# Extracted entries:

## src/hdl/bus_pkg.sv

```systemverilog
package bus_pkg;

	////////////////////////////////////////////////////////////////////////////
	// Bus widths
	////////////////////////////////////////////////////////////////////////////

	// Word address and data width of the master bus
	localparam int ADDR_W = 32;
	localparam int DATA_W = 32;

	// External RAM word address, as seen at the chip boundary
	localparam int RAM_AW = 26;
	// On-chip block RAM, 32k words
	localparam int MEM_AW = 15;
	// Register index inside the board I/O block
	localparam int IO_AW  = 3;

	// Board pins
	localparam int SW_W   = 4;
	localparam int LED_W  = 4;

	typedef logic [ADDR_W-1:0] bus_addr_t;
	typedef logic [DATA_W-1:0] bus_data_t;
	typedef logic [RAM_AW-1:0] ram_addr_t;
	typedef logic [MEM_AW-1:0] mem_addr_t;
	typedef logic [IO_AW-1:0]  io_addr_t;
	typedef logic [SW_W-1:0]   sw_t;
	typedef logic [LED_W-1:0]  led_t;

	////////////////////////////////////////////////////////////////////////////
	// Address map
	////////////////////////////////////////////////////////////////////////////

	// One region bit each, highest region wins
	localparam int RAM_SEL_BIT = 26;
	localparam int MEM_SEL_BIT = 15;
	localparam int IO_SEL_BIT  = 8;

	// Board I/O register indices
	// Buttons in [7:4], switches in [3:0], read only
	localparam io_addr_t IO_REG_INPUTS   = 3'd0;
	// LED register, low LED_W bits
	localparam io_addr_t IO_REG_LED      = 3'd1;
	// Last failing bus address, read only
	localparam io_addr_t IO_REG_ERR_ADDR = 3'd2;

endpackage
```

## src/hdl/board_io.sv

```systemverilog
module board_io (
	input  logic                i_clk,
	input  logic                i_reset,
	input  logic                i_stb,
	input  logic                i_we,
	input  bus_pkg::bus_addr_t  i_addr,
	input  bus_pkg::bus_data_t  i_data,
	input  bus_pkg::sw_t        i_sw,
	input  bus_pkg::sw_t        i_btn,
	input  bus_pkg::bus_addr_t  i_err_addr,
	output logic                o_ack,
	output bus_pkg::bus_data_t  o_data,
	output bus_pkg::led_t       o_led
);

	bus_pkg::io_addr_t reg_idx;

	// Register index from the low address bits
	assign reg_idx = i_addr[bus_pkg::IO_AW-1:0];

	////////////////////////////////////////////////////////////////////////////
	// LED register
	////////////////////////////////////////////////////////////////////////////

	// Only the LED register is writable
	always_ff @(posedge i_clk)
	begin
		if (i_reset)
			o_led <= '0;
		else if (i_stb && i_we && (reg_idx == bus_pkg::IO_REG_LED))
			o_led <= i_data[bus_pkg::LED_W-1:0];
	end

	////////////////////////////////////////////////////////////////////////////
	// Read path
	////////////////////////////////////////////////////////////////////////////

	// Registered readback, LED value before any write this cycle
	always_ff @(posedge i_clk)
	begin
		if (i_stb)
		begin
			case (reg_idx)
				bus_pkg::IO_REG_INPUTS:
					// Buttons above switches
					o_data <= bus_pkg::bus_data_t'({i_btn, i_sw});
				bus_pkg::IO_REG_LED:
					o_data <= bus_pkg::bus_data_t'(o_led);
				bus_pkg::IO_REG_ERR_ADDR:
					o_data <= i_err_addr;
				default:
					// Unused indices
					o_data <= '0;
			endcase
		end
	end

	// Single-cycle ack, no stall
	always_ff @(posedge i_clk)
	begin
		if (i_reset)
			o_ack <= 1'b0;
		else
			o_ack <= i_stb;
	end

endmodule

```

# Exercise directions:
An exact copy of the listing above is all the answer should hold.

# Answer:
## src/hdl/bus_pkg.sv

```systemverilog
package bus_pkg;

	////////////////////////////////////////////////////////////////////////////
	// Bus widths
	////////////////////////////////////////////////////////////////////////////

	// Word address and data width of the master bus
	localparam int ADDR_W = 32;
	localparam int DATA_W = 32;

	// External RAM word address, as seen at the chip boundary
	localparam int RAM_AW = 26;
	// On-chip block RAM, 32k words
	localparam int MEM_AW = 15;
	// Register index inside the board I/O block
	localparam int IO_AW  = 3;

	// Board pins
	localparam int SW_W   = 4;
	localparam int LED_W  = 4;

	typedef logic [ADDR_W-1:0] bus_addr_t;
	typedef logic [DATA_W-1:0] bus_data_t;
	typedef logic [RAM_AW-1:0] ram_addr_t;
	typedef logic [MEM_AW-1:0] mem_addr_t;
	typedef logic [IO_AW-1:0]  io_addr_t;
	typedef logic [SW_W-1:0]   sw_t;
	typedef logic [LED_W-1:0]  led_t;

	////////////////////////////////////////////////////////////////////////////
	// Address map
	////////////////////////////////////////////////////////////////////////////

	// One region bit each, highest region wins
	localparam int RAM_SEL_BIT = 26;
	localparam int MEM_SEL_BIT = 15;
	localparam int IO_SEL_BIT  = 8;

	// Board I/O register indices
	// Buttons in [7:4], switches in [3:0], read only
	localparam io_addr_t IO_REG_INPUTS   = 3'd0;
	// LED register, low LED_W bits
	localparam io_addr_t IO_REG_LED      = 3'd1;
	// Last failing bus address, read only
	localparam io_addr_t IO_REG_ERR_ADDR = 3'd2;

endpackage
```

## src/hdl/board_io.sv

```systemverilog
module board_io (
	input  logic                i_clk,
	input  logic                i_reset,
	input  logic                i_stb,
	input  logic                i_we,
	input  bus_pkg::bus_addr_t  i_addr,
	input  bus_pkg::bus_data_t  i_data,
	input  bus_pkg::sw_t        i_sw,
	input  bus_pkg::sw_t        i_btn,
	input  bus_pkg::bus_addr_t  i_err_addr,
	output logic                o_ack,
	output bus_pkg::bus_data_t  o_data,
	output bus_pkg::led_t       o_led
);

	bus_pkg::io_addr_t reg_idx;

	// Register index from the low address bits
	assign reg_idx = i_addr[bus_pkg::IO_AW-1:0];

	////////////////////////////////////////////////////////////////////////////
	// LED register
	////////////////////////////////////////////////////////////////////////////

	// Only the LED register is writable
	always_ff @(posedge i_clk)
	begin
		if (i_reset)
			o_led <= '0;
		else if (i_stb && i_we && (reg_idx == bus_pkg::IO_REG_LED))
			o_led <= i_data[bus_pkg::LED_W-1:0];
	end

	////////////////////////////////////////////////////////////////////////////
	// Read path
	////////////////////////////////////////////////////////////////////////////

	// Registered readback, LED value before any write this cycle
	always_ff @(posedge i_clk)
	begin
		if (i_stb)
		begin
			case (reg_idx)
				bus_pkg::IO_REG_INPUTS:
					// Buttons above switches
					o_data <= bus_pkg::bus_data_t'({i_btn, i_sw});
				bus_pkg::IO_REG_LED:
					o_data <= bus_pkg::bus_data_t'(o_led);
				bus_pkg::IO_REG_ERR_ADDR:
					o_data <= i_err_addr;
				default:
					// Unused indices
					o_data <= '0;
			endcase
		end
	end

	// Single-cycle ack, no stall
	always_ff @(posedge i_clk)
	begin
		if (i_reset)
			o_ack <= 1'b0;
		else
			o_ack <= i_stb;
	end

endmodule

```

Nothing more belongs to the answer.